DATA SUPPLIED:
************

From an optimization exercise on the open Yosys and OpenROAD flow, aimed at small area and a short achievable clock period; shortcuts taken in it are not production practice. RTL that was checked went through simulation tests only; none was proved equivalent to the original. Only the layout flow was run in runs 4 and 5; the RTL was not checked for function there. No activity file was given, so power comes from the tool's default toggle rates.

`design/flow/config.mk`:
```
export PLATFORM = sky130hd
export DESIGN_NAME = flow_switch_top
export DESIGN_NICKNAME = flow_switch_top
export VERILOG_FILES = /design/flow/design.v
export SDC_FILE = /design/flow/constraint.sdc
export NUM_CORES = 4
export LEC_CHECK = 0
export CAP_MARGIN = 20
export CORE_MARGIN = 2
export CORE_UTILIZATION = 45
export CTS_CLUSTER_DIAMETER = 100
export CTS_CLUSTER_SIZE = 30
export PLACE_DENSITY = 0.6
export SETUP_SLACK_MARGIN = 2.5
export SLEW_MARGIN = 20
```
`design/flow/constraint.sdc`:
```
create_clock -name core_clock -period 5.0 [get_ports {clk}]
set_input_delay 1.0000 -clock core_clock [delete_from_list [all_inputs] [get_ports {clk}]]
set_output_delay 1.0000 -clock core_clock [all_outputs]
set_load 0.01 [all_outputs]
```
`design/flow/design.v`:
```
package flow_switch_pkg;
	typedef struct packed {
		logic [1:0] dest;
		logic [3:0] payload;
	} word_fields_t;
	typedef union packed {
		logic [6-1:0] raw;
		word_fields_t       fields;
	} word_u;
	typedef struct packed {
		logic full;
		logic empty;
		logic almost_full;
		logic almost_empty;
		logic error;
	} fifo_status_t;
	typedef struct packed {
		logic               psel;
		logic               penable;
		logic               pwrite;
		logic [4-1:0] paddr;
		logic [8-1:0] pwdata;
	} apb_req_t;
	typedef struct packed {
		logic [8-1:0] prdata;
		logic               pready;
		logic               pslverr;
	} apb_rsp_t;
	typedef struct packed {
		logic [5-1:0] af;
		logic [5-1:0] ae;
	} thresh_t;
endpackage
`timescale 1ns/1ps
module fifo16 (
	input  logic               clk,
	input  logic               reset_L,
	input  logic               i_wr,
	input  logic [6-1:0] i_wr_data,
	input  logic               i_rd,
	output logic [6-1:0] o_head,
	output logic               o_hv,
	output logic               o_overrun
);
	logic [6-1:0] head;
	logic [6-1:0] body [16-1];
	logic [6-1:0] body_head;
	logic               hv;
	logic [7:0]         bcnt;
	logic [15:0]        bsel;
	logic               overrun;
	logic               b_empty;
	logic               full;
	logic               wr_ok;
	always_comb begin
		bsel[0] = !bcnt[7] && !bcnt[0];
		bsel[8] =  bcnt[7] &&  bcnt[0];
		for (int k = 1; k < 8; k++) begin
			bsel[k]     =  bcnt[k-1] && !bcnt[k];
			bsel[k + 8] = !bcnt[k-1] &&  bcnt[k];
		end
	end
	assign b_empty = bsel[0];
	assign full    = hv && bsel[15];
	assign wr_ok = i_wr && (!full || i_rd);
	always_ff @(posedge clk) begin
		if (wr_ok && hv) begin
			body[0] <= i_wr_data;
			for (int k = 1; k < 16-1; k++)
				body[k] <= body[k-1];
		end
	end
	always_comb begin
		body_head = '0;
		for (int k = 1; k < 16; k++)
			body_head = body_head | ({6{bsel[k]}} & body[k-1]);
	end
	always_ff @(posedge clk) begin
		if (i_rd && !b_empty)
			head <= body_head;
		else if (wr_ok && (!hv || i_rd))
			head <= i_wr_data;
	end
	always_ff @(posedge clk) begin
		if (!reset_L) begin
			hv      <= 1'b0;
			bcnt    <= 8'd0;
			overrun <= 1'b0;
		end else begin
			hv <= wr_ok || (hv && !(i_rd && b_empty));
			if (wr_ok && hv && !i_rd)
				bcnt <= {bcnt[6:0], !bcnt[7]};
			else if (i_rd && !b_empty && !wr_ok)
				bcnt <= {!bcnt[0], bcnt[7:1]};
			if (i_wr)
				overrun <= !wr_ok;
		end
	end
	assign o_head    = head;
	assign o_hv      = hv;
	assign o_overrun = overrun;
endmodule
`timescale 1ns/1ps
module vc_arbiter (
	input  logic                            clk,
	input  logic                            reset_L,
	input  logic                            i_enable,
	input  logic [4-1:0]              i_in_valid,
	input  logic [4-1:0][6-1:0] i_in_head,
	input  logic [4-1:0]              i_out_af,
	output logic [4-1:0]              o_in_pop,
	output logic [4-1:0]              o_out_wr,
	output logic [3:0]                      o_out_data
);
	logic [4-1:0] eligible;
	logic [4-1:0] last_q;
	logic [4-1:0] grant;
	logic               grant_vld;
	logic [4-1:0] xfer_wr_d;
	logic [3:0]         xfer_pl_d;
	logic [4-1:0] xfer_wr_q;
	logic [3:0]         xfer_pl_q;
	always_comb begin
		for (int i = 0; i < 4; i++)
			eligible[i] = i_enable && i_in_valid[i] &&
				!i_out_af[i_in_head[i][6-1 -: 2]];
	end
	always_comb begin
		for (int i = 0; i < 4; i++) begin
			logic [1:0] p1, p2, p3;
			p1 = 2'(i + 1);
			p2 = 2'(i + 2);
			p3 = 2'(i + 3);
			grant[i] = eligible[i] && (
				last_q[p3] ||
				(last_q[p2] && !eligible[p3]) ||
				(last_q[p1] && !eligible[p2] && !eligible[p3]) ||
				(last_q[i]  && !eligible[p1] && !eligible[p2] && !eligible[p3]));
		end
	end
	assign grant_vld = |eligible;
	always_comb begin
		xfer_wr_d = '0;
		xfer_pl_d = '0;
		for (int i = 0; i < 4; i++) begin
			if (grant[i]) begin
				xfer_wr_d[i_in_head[i][6-1 -: 2]] = 1'b1;
				xfer_pl_d = xfer_pl_d | i_in_head[i][3:0];
			end
		end
	end
	assign o_in_pop = grant;
	always_ff @(posedge clk) begin
		if (!reset_L) begin
			last_q    <= 4'b1000;
			xfer_wr_q <= '0;
		end else begin
			xfer_wr_q <= xfer_wr_d;
			if (grant_vld)
				last_q <= grant;
		end
	end
	always_ff @(posedge clk)
		xfer_pl_q <= xfer_pl_d;
	assign o_out_wr   = xfer_wr_q;
	assign o_out_data = xfer_pl_q;
endmodule
`timescale 1ns/1ps
module flow_ctrl_regs (
	input  logic               clk,
	input  logic               reset_L,
	input  logic               i_psel,
	input  logic               i_penable,
	input  logic               i_pwrite,
	input  logic [3:0]         i_paddr,
	input  logic [7:0]         i_pwdata,
	output logic [7:0]         o_prdata,
	output logic               o_pready,
	output logic               o_pslverr,
	input  logic [4-1:0] i_in_empty,
	input  logic [4-1:0] i_in_error,
	input  logic [4-1:0] i_out_empty,
	input  logic [4-1:0] i_out_error,
	output logic               o_enable,
	output logic [3:0]         o_af,
	output logic               o_af_wr,
	output logic [3:0]         o_af_wdata
);
	logic       enable_q;
	logic [3:0] af_q;
	logic [3:0] ae_q;
	logic [7:0] err_q;
	logic [7:0] err_clr;
	logic [7:0] rd_mux;
	logic       wr_en;
	logic       thr_wr;
	logic [3:0] af_wr;
	assign wr_en = i_psel && i_penable && i_pwrite;
	assign thr_wr = wr_en && i_paddr == 4'h4;
	assign af_wr  = (i_pwdata[3:0] == 4'd0) ? 4'd1 : i_pwdata[3:0];
	assign err_clr = (wr_en && i_paddr == 4'hC) ? i_pwdata : '0;
	always_ff @(posedge clk) begin
		if (!reset_L) begin
			enable_q <= 1'b0;
			af_q     <= 4'd15;
			ae_q     <= 4'd1;
			err_q    <= '0;
		end else begin
			if (wr_en && i_paddr == 4'h0)
				enable_q <= i_pwdata[0];
			if (thr_wr) begin
				af_q <= af_wr;
				ae_q <= i_pwdata[7:4];
			end
			err_q <= (err_q & ~err_clr) | {i_out_error, i_in_error};
		end
	end
	always_comb begin
		case (i_paddr)
			4'h0:    rd_mux = {7'd0, enable_q};
			4'h4:    rd_mux = {ae_q, af_q};
			4'h8:    rd_mux = {i_in_empty, i_out_empty};
			4'hC:    rd_mux = err_q;
			default: rd_mux = '0;
		endcase
	end
	assign o_prdata  = (i_psel && !i_pwrite) ? rd_mux : '0;
	assign o_pready  = 1'b1;
	assign o_pslverr = i_psel && i_penable && (i_paddr[1:0] != 2'b00);
	assign o_enable = enable_q;
	assign o_af      = af_q;
	assign o_af_wr    = thr_wr;
	assign o_af_wdata = af_wr;
endmodule
`timescale 1ns/1ps
module flow_switch_top (
	input  logic                        clk,
	input  logic                        reset_L,
	input  logic                        i_psel,
	input  logic                        i_penable,
	input  logic                        i_pwrite,
	input  logic [4-1:0]          i_paddr,
	input  logic [8-1:0]          i_pwdata,
	output logic [8-1:0]          o_prdata,
	output logic                        o_pready,
	output logic                        o_pslverr,
	input  logic [4-1:0]          i_push,
	input  logic [4*6-1:0]  i_in_data,
	input  logic [4-1:0]          i_pop,
	output logic [4*6-1:0]  o_out_data,
	output logic [4-1:0]          o_out_empty
);
	logic [4-1:0]              in_empty;
	logic [4-1:0]              in_error;
	logic [4-1:0][6-1:0] in_head;
	logic [4-1:0]              in_pop;
	logic [4-1:0]              out_empty;
	logic [4-1:0]              out_af;
	logic [4-1:0]              out_error;
	logic [4-1:0]              out_wr;
	logic [3:0]                      xfer_data;
	logic                            enable;
	logic [3:0]                      af;
	logic                            af_wr;
	logic [3:0]                      af_wdata;
	for (genvar g = 0; g < 4; g++) begin : g_ch
		logic [3:0] out_head;
		logic       in_hv;
		fifo16 u_in_fifo (
			.clk        (clk),
			.reset_L    (reset_L),
			.i_wr       (i_push[g]),
			.i_wr_data  (i_in_data[g*6 +: 6]),
			.i_rd       (in_pop[g]),
			.o_head     (in_head[g]),
			.o_hv       (in_hv),
			.o_overrun  (in_error[g])
		);
		fifo16_out u_out_fifo (
			.clk        (clk),
			.reset_L    (reset_L),
			.i_wr       (out_wr[g]),
			.i_wr_data  (xfer_data),
			.i_rd       (i_pop[g]),
			.i_af       (af),
			.i_af_wr    (af_wr),
			.i_af_wdata (af_wdata),
			.o_head     (out_head),
			.o_empty    (out_empty[g]),
			.o_af       (out_af[g]),
			.o_underrun (out_error[g])
		);
		assign in_empty[g] = !in_hv;
		assign o_out_data[g*6 +: 6] = i_pop[g] ? {2'(g), out_head} : '0;
		assign o_out_empty[g] = out_empty[g];
	end
	vc_arbiter u_arbiter (
		.clk        (clk),
		.reset_L    (reset_L),
		.i_enable   (enable),
		.i_in_valid (~in_empty),
		.i_in_head  (in_head),
		.i_out_af   (out_af),
		.o_in_pop   (in_pop),
		.o_out_wr   (out_wr),
		.o_out_data (xfer_data)
	);
	flow_ctrl_regs u_regs (
		.clk         (clk),
		.reset_L     (reset_L),
		.i_psel      (i_psel),
		.i_penable   (i_penable),
		.i_pwrite    (i_pwrite),
		.i_paddr     (i_paddr),
		.i_pwdata    (i_pwdata),
		.o_prdata    (o_prdata),
		.o_pready    (o_pready),
		.o_pslverr   (o_pslverr),
		.i_in_empty  (in_empty),
		.i_in_error  (in_error),
		.i_out_empty (out_empty),
		.i_out_error (out_error),
		.o_enable    (enable),
		.o_af        (af),
		.o_af_wr     (af_wr),
		.o_af_wdata  (af_wdata)
	);
endmodule
module fifo16_out (
	input  logic       clk,
	input  logic       reset_L,
	input  logic       i_wr,
	input  logic [3:0] i_wr_data,
	input  logic       i_rd,
	input  logic [3:0] i_af,
	input  logic       i_af_wr,
	input  logic [3:0] i_af_wdata,
	output logic [3:0] o_head,
	output logic       o_empty,
	output logic       o_af,
	output logic       o_underrun
);
	logic [3:0] head;
	logic [3:0] body [16-1];
	logic [4:0] fill;
	logic [4:0] fill_next;
	logic [3:0] bidx;
	logic       empty;
	logic       af;
	logic       underrun;
	logic       b_empty;
	logic       rd_ok;
	logic       up;
	logic       dn;
	logic       af_up;
	logic       af_hold;
	logic       af_dn;
	assign b_empty = (fill[4:1] == 4'd0);
	assign rd_ok   = i_rd && !empty;
	assign up      = i_wr && !rd_ok;
	assign dn      = rd_ok && !i_wr;
	assign bidx    = 4'(fill - 5'd2);
	always_ff @(posedge clk) begin
		if (i_wr && !empty) begin
			body[0] <= i_wr_data;
			for (int k = 1; k < 16-1; k++)
				body[k] <= body[k-1];
		end
	end
	always_ff @(posedge clk) begin
		if (rd_ok && !b_empty)
			head <= body[bidx];
		else if (i_wr && (empty || rd_ok))
			head <= i_wr_data;
	end
	assign fill_next = up ? fill + 5'd1 : dn ? fill - 5'd1 : fill;
	assign af_up   = ({1'b0, fill} + 6'd1 >= {2'b0, i_af});
	assign af_hold = (fill >= {1'b0, i_af});
	assign af_dn   = (fill > {1'b0, i_af});
	always_ff @(posedge clk) begin
		if (!reset_L) begin
			fill     <= 5'd0;
			empty    <= 1'b1;
			af       <= 1'b0;
			underrun <= 1'b0;
		end else begin
			fill  <= fill_next;
			empty <= (fill_next == 5'd0);
			if (i_af_wr)
				af <= (fill_next >= {1'b0, i_af_wdata});
			else
				af <= up ? af_up : dn ? af_dn : af_hold;
			if (i_rd)
				underrun <= empty;
		end
	end
	assign o_head     = head;
	assign o_empty    = empty;
	assign o_af       = af;
	assign o_underrun = underrun;
endmodule
```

************

ACTION ITEM: Search the records for the string "bidx" and return every line in which it occurs.

EXERCISE RESULT:
	logic [3:0] bidx;
	assign bidx    = 4'(fill - 5'd2);
			head <= body[bidx];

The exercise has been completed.